33

Après une conversation absolument fascinante sur les secteurs en croissance de l’économie barrayarane, Vorsmythe fut réclamé par sa femme sous un prétexte mondain quelconque. Il quitta Mark – et le coin où ils s’étaient réfugiés – à regret en promettant de lui envoyer quelques prospectus. Mark chercha Miles du regard. Le comte n’était pas le seul qui risquait de trop en faire ce soir pour prouver sa parfaite santé.

Par défaut, Mark était devenu le confident de Miles pour certains tests que celui-ci ne voulait pas effectuer au vu et au su de ses supérieurs de la SecImp : vérifier ses connaissances de base, revoir de vieux machins comme les règlements de service ou les maths en cinq dimensions. Mark s’était une seule fois moqué de lui à ce sujet avant de comprendre à quel point cette incessante vérification terrorisait Miles. Particulièrement quand ils découvraient un nouveau trou dans sa mémoire. Miles en était profondément affecté : il hésitait, n’était plus aussi sûr de lui. Et cela troublait Mark. Il n’aimait pas cette incertitude nouvelle chez son grand frère, ce désespoir. Il espérait que son inflexible confiance en lui, lui reviendrait très vite. Etrange réciprocité : Miles désirait se souvenir de certaines choses et en était incapable alors que Mark voulait en oublier certaines. Et en était incapable.

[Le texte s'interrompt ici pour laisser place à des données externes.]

`/design/flow/design.v`:
```
module TickGen #(
    parameter logic [23:0] DIVIDER = 100
) (
    input clk_i,
    input reset_i,
    output tick_o
);
  logic unsigned [23:0] counter;
  always_ff @(posedge clk_i) begin
    if (reset_i) counter <= 0;
    else if (counter < DIVIDER) counter <= counter + 24'd1;
    else counter <= 0;
  end   
  assign tick_o = (counter == 0);
endmodule
```
`/design/flow/constraint.sdc`:
```
current_design TickGen

set clk_period 2.0
set clk_io_pct 0.2

create_clock -name clk0 -period $clk_period [get_ports {clk_i}]

set non_clock_inputs [all_inputs -no_clocks]
set_input_delay [expr $clk_period * $clk_io_pct] -clock clk0 $non_clock_inputs
set_output_delay [expr $clk_period * $clk_io_pct] -clock clk0 [all_outputs]
```
`/design/flow/config.mk`:
```
export PLATFORM = sky130hd
export DESIGN_NAME = TickGen
export DESIGN_NICKNAME = TickGen
export VERILOG_FILES = /design/flow/design.v
export SDC_FILE = /design/flow/constraint.sdc
export NUM_CORES = 4
export LEC_CHECK = 1
export CORE_AREA = 10 10 91 91
export DIE_AREA = 0 0 101 101
export SYNTH_HDL_FRONTEND = slang
```
`/design/flow/run.sh`:
```
#!/bin/bash
# OpenROAD 26Q1-2900-gdf79404cd8, Yosys 0.63+post, stock flow scripts
make -C /OpenROAD-flow-scripts/flow DESIGN_CONFIG=/design/flow/config.mk WORK_HOME=/design/flow/orfs finish
```
==> flow report <==
================================================================================
Number of cell instances after yosys synthesis                                63
Routed via count divided by cell count                                      2.70
Starting DRT DRC Count                                                        32
Crit path kind                                                      flip-flop to output pin
Core utilization at floorplan                                              0.116
Core region area                                                        6350 µm²
Maximum number of pins on one net before global-route repair                  13
Wirelength per Cell                                                      6.12 µm
ANT nets after route                                                           0
Post-route DRC violation count                                                 0
Detailed Place HPWL                                                       744 µm
Distinct cells, synth                                                         17
Global-route wire length before repair                                   2010 µm
# H-tree levels                                                                1
Mapped Area                                                              736 µm²
Minimum period implied by the final worst setup slack                    1.84 ns
Maximum fanout along the worst path                                            2
Hold violation count in the final report                                       0
I/O pin total                                                                  3
Layout area overhead                                                       33.2%
Die x size                                                                101 µm
CTS clk-pin slew, worst paths                                            0.08 ns
Setup tns final                                                             0 ns
Insertion Delay late pin                                                 0.26 ns
CTS tree                                                                   built
Total cell area reported by yosys after synthesis                        736 µm²
Tally of OpenROAD warnings                                                    26
Share of the yosys chip area belonging to registers                        0.653
Finished Layout Cells                                                        164
Max-Cap Viols                                                                  0
Worst EP required                                                        1.60 ns
R2R Path Start                                                       counter[22]
Clk_skew                                                              0.00555 ns
Place WS                                                                0.203 ns
Worst path setup slack after routing                                    0.164 ns
Synthesized area divided by synthesized cell count                      11.7 µm²
Number of buffers inserted by port buffering                                   2
Final Core Density                                                         0.154
Unrepaired setup endpoints after global routing                            false
Post-placement cell count                                                    159
Cell area reported after detailed placement                              920 µm²
Total overflow reported by the global router                                   0
Tally of yosys warning messages                                                0
Root buffer selected by CTS                                         sky130_fd_sc_hd__clkbuf_8
Post-Layout Inst Area                                                    980 µm²
Registers with the most flip-flops                                  counter (24)
Deepest clock path buffer count                                                2
Final setup vio count                                                          0
Total number of vias                                                         442
Detailed-route wire length                                               1000 µm
Number of sinks driven by the clock tree                                      24
Via count of the first global-routing pass                                   468
Floorplan die height                                                      101 µm
Outcome                                                             finished, final reports clean
Post-synthesis instance total                                                 63
GRT Overall Usage                                                         0.0239
Clock buffer count from CTS                                                    3
P_leak                                                                  0.355 nW
Final weighted congestion of routability-driven global placement           0.810
Worst voltage drop across the vdd grid                                0.000347 V
Pins over their slew limit                                                     0
Beginning of the worst hold path                                      counter[6]
DRT Pass-1 Iters                                                               3
Hold Crit Class                                                     flip-flop to flip-flop
Total design power                                                        781 µW
Number of antenna repair diodes                                                0
Upper clock frequency limit                                              545 MHz
Period utilisation layout                                                  0.918
Max reg flops                                                                 24
Worst hold slack across all endpoints                                   0.521 ns
Power per Cell Area                                                   797 nW/µm²
Share of cells above drive strength 1                                      0.138
Post-synth regs                                                               24
CP arrival                                                               1.44 ns
Top register by number of flip-flops                                     counter
Number of antenna violations at the first check in global routing              0
Site Rows                                                                     29
Source of the critical timing path                                   counter[21]
Kind of capture point of the worst setup path                         output pin
Element type at the critical path start                                flip-flop
Die ar.                                                                10200 µm²
================================================================================
==> report_power, final <==
part	leakage (nW)	total [mW]	switching [mW]	internal, mW
sequential	0.200	0.503	0.00662	0.496
clock	0.0216	0.267	0.133	0.134
combinational	0.133	0.0116	0.00621	0.00543
total	0.355	0.781	0.146	0.636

Il allait encourager Miles à le promener un peu partout. Miles adorait jouer les guides, les experts. Cela le mettait automatiquement dans cette position de suprématie à laquelle il était tant accoutumé. Oui, il valait mieux laisser enfler l’insupportable ego de Miles un moment. Mark pouvait se le permettre maintenant. Il entrerait dans la course avec Miles un peu plus tard. Quand les chances seraient un peu plus égales.

Finalement, après être grimpé sur une chaise et s’être tordu le cou un bon moment, il finit par repérer son frère qui quittait la salle de bal en compagnie d’une femme blonde en velours bleu… Delia Koudelka, la plus grande – par la taille – sœur de Kareen. Elles sont ici. Ô Seigneur. Il dégringola de sa chaise et courut à la recherche de la comtesse. Il la trouva finalement dans un salon, bavardant avec quelques dames… des commères, visiblement. Dès qu’elle l’aperçut, elle s’excusa et le rejoignit dans le couloir.

— Tu as un problème, Mark ? demanda-t-elle aussitôt en s’installant sur un petit divan.

Il se percha maladroitement à l’autre bout du siège.

— Je ne sais pas. Les Koudelka sont ici. Au Bal de l’Empereur, j’avais promis à Kareen de danser avec elle. Et… je lui avais demandé de parler avec toi. De moi. Elle l’a fait ?

— Oui.

— Que lui as-tu dit ?

— Eh bien, ça a été une longue conversation…

Oh, merde.

— Mais on peut la résumer ainsi : selon moi, tu es un jeune homme intelligent qui a vécu des expériences très désagréables. Si on parvenait à te convaincre d’utiliser cette intelligence pour résoudre tes problèmes, j’approuverais la cour que tu lui fais.

— Tu penses à la thérapie betane ?

— Quelque chose comme ça.

— Ça fait un moment que j’y pense, moi aussi. J’y pense même beaucoup. Mais j’ai trop peur qu’un jour les notes de mon thérapeute betan n’atterrissent sur un bureau de la SecImp. Je n’ai pas envie d’être donné en spectacle.

Encore.

— Je pense pouvoir me débrouiller pour que ça n’arrive pas.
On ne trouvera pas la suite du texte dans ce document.